Sea-surface circulation in the southern region of the Great Barrier Reef, spring 1966

PMJ Woodhead

Australian Journal of Marine and Freshwater Research 21(2) 89 - 102
Published: 1970

Abstract

A new instrument, the Woodhead sea-surface drifter, has been used to measure residual surface currents. During the southern spring of 1966, 1190 drifters were released over a sea area of 14,000 sq miles at the southern end of the Great Barrier Reefs. The returns of drifters from shore strandings were satisfactory, 19 % being found in the first three months of the experiment, and from these data it was possible to estimate the general patterns of surface circulation in the region. Inside the Capricorn and Bunker groups of reefs the general movement was to the south and west, on to the coasts of central Queensland; offshore there was a predominant southerly current passing down the coasts of Queensland.

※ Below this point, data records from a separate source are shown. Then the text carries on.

Background: an optimization exercise with open tools, aiming at small area, a short achievable clock period and few clock cycles. Do not read the settings as production practice.
At most, simulation tests tie the RTL to the original design; equivalence was not proved.

Setup of the baseline:
==> flow/design.v (excerpt) <==
module css_disckey (
    input  wire        clk,
    input  wire        rst,         
    input  wire        start,
    output wire        ready,
    output wire [8:0]  slot_addr,
    input  wire [39:0] slot_data,
    output wire        done,
    output wire        found,
    output wire [39:0] disc_key
);
For scale: roughly 3200 cells after synthesis, about 500 flip-flops, about 95 I/O pins.
export LEC_CHECK = 0
export CAP_MARGIN = 20
export CORE_MARGIN = 2
export CORE_UTILIZATION = 40
export PLACE_DENSITY = 0.6
export SETUP_SLACK_MARGIN = 3.1
export SLEW_MARGIN = 20
create_clock -name core_clock -period 6.0 [get_ports {clk}]
run.sh (not shown) runs the stock make flow with config.mk's settings and CLKGATE_MAP_FILE= SYNTH_SCRIPT=/design/flow/synth_recipe.tcl, a recipe that flattens the netlist after the stock synthesis.
The baseline finished all stages; the layout is clean.
Testbench counts of the baseline, summed over its fixed seeds: cycles 138,818.
--- input diff the baseline..the candidate ---
-- flow/config.mk --
<<< the baseline, line 11
export PLACE_DENSITY = 0.6
export SETUP_SLACK_MARGIN = 3.1
export SLEW_MARGIN = 20
>>> the candidate, line 11
export PLACE_DENSITY = 0.6
export SETUP_SLACK_MARGIN = 2.5
export SLEW_MARGIN = 20
export SYNTH_HIERARCHICAL = 1
Findings:
The candidate vs the baseline, cell area after placement went down by 0.45%. Of the two values seen for library cell contributing the largest single delay on the critical path, xnor2_1 was produced by the candidate and dfxtp_4 by the baseline. Diff the baseline -> the candidate: combined global-route utilization of all metal layers has decreased, average size of a mapped cell has increased, stage delay of the slowest cell on the critical path has increased. Compared to the baseline, the routing of the candidate uses less wire.

Setup of build 41:
Another version of the RTL of css_disckey (not shown whole).
For scale: about 0.038 sq mm of cells after synthesis.
export LEC_CHECK = 0
export ABC_AREA = 1
export CAP_MARGIN = 20
export CORE_MARGIN = 2
export CORE_UTILIZATION = 40
export PLACE_DENSITY = 0.6
export SETUP_SLACK_MARGIN = 3.1
export SLEW_MARGIN = 20
export SYNTH_HIERARCHICAL = 1
create_clock -name core_clock -period 6.0 [get_ports {clk}]
standard.sh (not shown) runs the stock make flow with config.mk's settings and CLKGATE_MAP_FILE= SYNTH_SCRIPT=/design/flow/synth_recipe.tcl, a recipe that flattens the netlist after the stock synthesis.
==> flow/flow/run.sh <==
#!/bin/bash
set -euo pipefail
export BUFFER_PORTS_ARGS="-buffer_cell sky130_fd_sc_hd__buf_2"
bash standard.sh > standard.log 2>&1
Testbench counts of build 41, summed over its fixed seeds: cycles 138,818.
Here is what was changed in the inputs of build 73 compared with build 41.
Settings: clearing ABC_AREA, which used to be 1.
- Build 73 reached the final stage; the timing, DRC and antenna checks on its layout passed.
- Relative to build 41, clock latency on the worst-skew pair decreased by 0.04 ns in build 73.
- In the tables for build 73 and build 41, worst max-slew margin expressed relative to the limit reads lower with build 73.
- Between build 73 and build 41, worst path setup slack after routing is lower for build 73, build 41 comes in above that.
- Diff build 41 -> build 73 | first-pass GRT wire length | decrease of 43,000 um
- Clock network area share, build 73 and build 41: higher on build 73
- Count of cell instances traversed by the critical path was higher in build 41 than in build 73.
- Die: build 73 smaller than build 41
## Diff of input files: build 21 against build 73
Settings: changing PLACE_DENSITY from 0.6 to 0.8; changing CORE_UTILIZATION from 40 to 65.
Findings:
- In the floorplan summary, build 21 is listed with a die area less than that of build 73.
- Build 21 completed end to end with timing, DRC and antenna clean.
- Compared to build 73, build 21 reaches a lower achievable clock.
- Comparing build 73 against build 21, there is no change at all in count of buffers from port buffering.
- Between build 73 and build 21, minimum clock period after layout increased.
- Compared with build 73, build 21 shows a average routed wire per standard cell that is about 15% higher.
--- input diff build 21..build 54 ---
Settings: CORE_UTILIZATION changed from 65 to 40; PLACE_DENSITY changed from 0.8 to 0.6.
==> flow/run.sh (new file) <==
#!/bin/bash
# synth_recipe.tcl (not shown) runs the flow's synth.tcl, then flattens the netlist and writes it again
# the make line also repeats each setting of config.mk as NAME=value (left out here)
make -C /OpenROAD-flow-scripts/flow DESIGN_CONFIG=/design/flow/config.mk WORK_HOME=/design/flow/orfs CLKGATE_MAP_FILE= SYNTH_SCRIPT=/design/flow/synth_recipe.tcl finish
removed: flow/flow/run.sh
removed: flow/standard.sh
## What came out
Sort build 54 and build 21 by length of routed met2 wiring desc -> top: build 21
Build 54 vs. build 21: sequential share of cell area went down by 1.2 points.
Fraction of the cycle the final worst path needs (higher): build 21
Data arrival time of the critical path for build 54: 0.07 ns down relative to build 21

css_disckey, a different RTL version from the one above (not shown whole).
For scale: ~3,400 cells after synthesis, about 95 I/O pins.
## css_disckey
module css_disckey (
    input  wire        clk,
    input  wire        rst,         
    input  wire        start,
    output wire        ready,
    output wire [8:0]  slot_addr,
    input  wire [39:0] slot_data,
    output wire        done,
    output wire        found,
    output wire [39:0] disc_key
);
Settings: LEC_CHECK=0, CAP_MARGIN=20, CORE_MARGIN=2, CORE_UTILIZATION=55, PLACE_DENSITY=0.72, SETUP_SLACK_MARGIN=3.0, SLEW_MARGIN=20, SYNTH_HIERARCHICAL=1; clock period 6.0 ns.
==> flow/flow/run.sh <==
#!/bin/bash
set -euo pipefail
export BUFFER_PORTS_ARGS="-buffer_cell sky130_fd_sc_hd__buf_2"
bash standard.sh > standard.log 2>&1
Testbench counts at the start, summed over its fixed seeds: cycles 138,914.
Change:
Settings changed: CORE_UTILIZATION 55 to 50, PLACE_DENSITY 0.72 to 0.7, SETUP_SLACK_MARGIN 3.0 to 3.2.
Wire length is lower by 3.7%; worst hold slack gets worse by 0.041 ns; final area is higher by 2.9%; setup slack gets better by 0.047 ns; register-to-register slack gets better by 0.05 ns.
Change:
Settings changed: SETUP_SLACK_MARGIN 3.2 to 3.0.
After rerunning: The new run finished with timing, DRC and antenna clean; routed wire length falls by about 6%; cell area went down by 4.0%; global-route usage is lower by 1.5 points; sequential share of layout area grows by 0.92 points.
Change:
Settings changed: CORE_UTILIZATION 50 to 40, PLACE_DENSITY 0.7 to 0.6, SETUP_SLACK_MARGIN 3.0 to 3.1.
After rerunning: Wire length grows by 7.0%. Setup slack improves by 0.051 ns. Synthesized cell count is unchanged. Global-route usage shrinks by 4.0 points.

try-xenon:
Another version of the RTL of css_disckey (not shown whole).
Size in the first run: ~3,700 cells after synthesis, roughly 95 I/O pins, roughly 36,000 um^2 of cells after synthesis.
clock: 6.0 ns
lec_check: 0
cap_margin: 20
core_margin: 2
core_utilization: 40
place_density: 0.6
setup_slack_margin: 3.3
slew_margin: 20
synth_hierarchical: 1
synth_minimum_keep_size: 100
Scripts as last shown in full above: flow/flow/run.sh
try-xenon: full flow OK, the timing, DRC and antenna checks passed
What try-indigo does differently from try-xenon at the input level:
# try-xenon
export LEC_CHECK = 0
export CAP_MARGIN = 20
export CORE_MARGIN = 2
export CORE_UTILIZATION = 40
export PLACE_DENSITY = 0.6
export SETUP_SLACK_MARGIN = 3.3
export SLEW_MARGIN = 20
export SYNTH_HIERARCHICAL = 1
export SYNTH_MINIMUM_KEEP_SIZE = 100
create_clock -name core_clock -period 6.0 [get_ports {clk}]
# try-indigo
export LEC_CHECK = 0
export CAP_MARGIN = 20
export CORE_MARGIN = 2
export CORE_UTILIZATION = 40
export PLACE_DENSITY = 0.6
export SETUP_SLACK_MARGIN = 3.1
export SLEW_MARGIN = 20
export SYNTH_HIERARCHICAL = 1
export SYNTH_MINIMUM_KEEP_SIZE = 100
create_clock -name core_clock -period 6.0 [get_ports {clk}]
==> flow/run.sh (new file) <==
#!/bin/bash
# synth_recipe.tcl (not shown) runs the flow's synth.tcl, then flattens the netlist and writes it again
# the make line also repeats each setting of config.mk as NAME=value (left out here)
make -C /OpenROAD-flow-scripts/flow DESIGN_CONFIG=/design/flow/config.mk WORK_HOME=/design/flow/orfs CLKGATE_MAP_FILE= SYNTH_SCRIPT=/design/flow/synth_recipe.tcl finish
removed: flow/flow/run.sh
removed: flow/standard.sh
Findings:
- Across both runs, layout-stage area growth over the synthesis result was lower for try-indigo than for try-xenon.
- Comparing the two runs side by side, try-indigo comes out ahead of try-xenon on design area.
Function was not checked in any run of this note: the RTL went through the layout flow alone.

Setup of rev 12:
Another version of the RTL of css_disckey (not shown whole).
For scale: roughly 3,300 cells after synthesis, about 95 I/O pins, roughly 32,000 um^2 of cells after synthesis.
clock: 6.0 ns
lec_check: 0
cap_margin: 20
core_margin: 2
core_utilization: 50
place_density: 0.7
setup_slack_margin: 2.9
slew_margin: 20
synth_hierarchical: 1
==> flow/flow/run.sh <==
#!/bin/bash
set -euo pipefail
export BUFFER_PORTS_ARGS="-buffer_cell sky130_fd_sc_hd__buf_2"
bash standard.sh > standard.log 2>&1
Testbench counts of rev 12, summed over its fixed seeds: cycles 138,914.
diff inputs: rev 12 => rev 13
- a change of SETUP_SLACK_MARGIN from 2.9 to 3.2
==> comparison <==
- Via density per instance: rev 13 vs rev 12 up 0.073
- The final reports for rev 13 and rev 12 show initial antenna violation count higher in the former.
- Summary: minimum clock period after layout, rev 13 better than rev 12
- Taking rev 12 as the reference, in rev 13 non-clock buffer count saw an increase; largest net degree at the start of global routing has remained practically unchanged.
- On total placed instance area: rev 13 sits above rev 12.
- Looking at total non-filler cell area in the finished layout, rev 13 sits 1900 um^2 above rev 12.

Another version of the RTL of css_disckey (not shown whole).
For scale: ~3,200 cells after synthesis.
==> flow/design.v (excerpt) <==
module css_disckey (
    input  wire        clk,
    input  wire        rst,         
    input  wire        start,
    output wire        ready,
    output wire [8:0]  slot_addr,
    input  wire [39:0] slot_data,
    output wire        done,
    output wire        found,
    output wire [39:0] disc_key
);
export LEC_CHECK = 0
export CAP_MARGIN = 20
export CORE_MARGIN = 2
export CORE_UTILIZATION = 40
export CTS_BUF_LIST = sky130_fd_sc_hd__clkbuf_4 sky130_fd_sc_hd__clkbuf_8
export CTS_CLUSTER_SIZE = 24
export PLACE_DENSITY = 0.6
export SETUP_SLACK_MARGIN = 3.1
export SLEW_MARGIN = 20
export SYNTH_HIERARCHICAL = 1
create_clock -name core_clock -period 6.0 [get_ports {clk}]
run.sh (not shown) runs the stock make flow with config.mk's settings and CLKGATE_MAP_FILE= SYNTH_SCRIPT=/design/flow/synth_recipe.tcl, a recipe that flattens the netlist after the stock synthesis.
Stock flow here: none of the scripts above is used.
Next try:
- CTS_BUF_LIST: sky130_fd_sc_hd__clkbuf_4 sky130_fd_sc_hd__clkbuf_8 -> not set
- CTS_CLUSTER_SIZE: 24 -> not set
- SETUP_SLACK_MARGIN: 3.1 -> 3.6
What happened: Setup slack got worse by 0.032 ns. Sequential share of layout area fell by 1.5 points. Global-route usage rose by 1.0 points. Maximum frequency fell slightly. Register-to-register slack got worse by 0.03 ns. Wire length rose by a few percent. Core utilization rose by 2.9 points.
No run of this note included a check of the RTL's function; only the layout flow was run.

## re-timing with driven ports
Ports are ideal in the flow. The routed layouts listed here were re-timed in OpenROAD.
Step 1 (the two cells are an assumption about what drives the block):
set clk [get_ports {clk}]
set_driving_cell -lib_cell sky130_fd_sc_hd__clkbuf_16 $clk
set_driving_cell -lib_cell sky130_fd_sc_hd__buf_2 [delete_from_list [all_inputs] $clk]
Step 2, shift: input delay + t, output delay - t, t = (earliest + latest rising clock arrival at the registers) / 2. This alone moves slack from input paths to output paths.
Three values: no drivers, after step 1, after step 2; two values: the first two.
run	shift t [ns]	slack for setup (ns)	clock arrival spread, ns	slew at the worst register clock pin (ns)	worst data-port slew with drivers (ns)
the baseline	0.679	2.520 / 2.520 / 2.520	0.029 / 0.029	0.07 / 0.07	0.03
the candidate	0.675	2.558 / 2.558 / 2.529	0.022 / 0.022	0.07 / 0.07	0.03
build 41	0.719	3.128 / 3.128 / 3.128	0.038 / 0.038	0.07 / 0.07	0.06
build 73	0.686	3.074 / 3.074 / 3.054	0.024 / 0.024	0.07 / 0.07	0.03
build 21	0.669	2.886 / 2.886 / 2.886	0.027 / 0.026	0.07 / 0.07	0.03
build 54	0.706	2.982 / 2.982 / 2.664	0.047 / 0.047	0.07 / 0.07	0.03
the first run of note 3	0.661	2.909 / 2.909 / 2.909	0.037 / 0.036	0.07 / 0.07	0.03
the second run of note 3	0.693	2.955 / 2.955 / 2.955	0.032 / 0.032	0.07 / 0.07	0.04
the third run of note 3	0.671	3.028 / 3.028 / 2.890	0.028 / 0.028	0.06 / 0.06	0.04
the fourth run of note 3	0.687	3.079 / 3.079 / 2.898	0.022 / 0.022	0.07 / 0.07	0.05
try-xenon	0.724	3.219 / 3.219 / 2.855	0.048 / 0.049	0.07 / 0.07	0.04
try-indigo	0.708	3.146 / 3.113 / 2.518	0.036 / 0.036	0.07 / 0.07	0.04
rev 12	0.671	2.878 / 2.878 / 2.878	0.022 / 0.023	0.07 / 0.07	0.03
rev 13	0.666	3.025 / 3.025 / 2.948	0.025 / 0.024	0.07 / 0.07	0.04
the first run of note 6	0.771	2.980 / 2.980 / 2.585	0.045 / 0.044	0.07 / 0.07	0.03
the second run of note 6	0.698	2.947 / 2.947 / 2.947	0.048 / 0.048	0.07 / 0.07	0.03
After both steps every run listed still meets setup and hold. The setup slack of try-indigo, which loses most, moves by -0.033 ns with the drivers and by -0.628 ns with both steps.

An eddy south of the Swain Reefs tended to turn inside the Barrier Reefs into the Capricorn Channel, through which there probably ran a north-westerly current; there may also have been countercurrents at either side of the Capricorn Channel. In Hervey Bay was a large clockwise eddy, water leaving the Bay between Lady Elliot and Lady Musgrave reefs.

The widespread distribution of the drifters released from some single positions indicated a high degree of horizontal dispersion throughout the area studied; this is discussed in relation to the physiographic peculiarities of the region.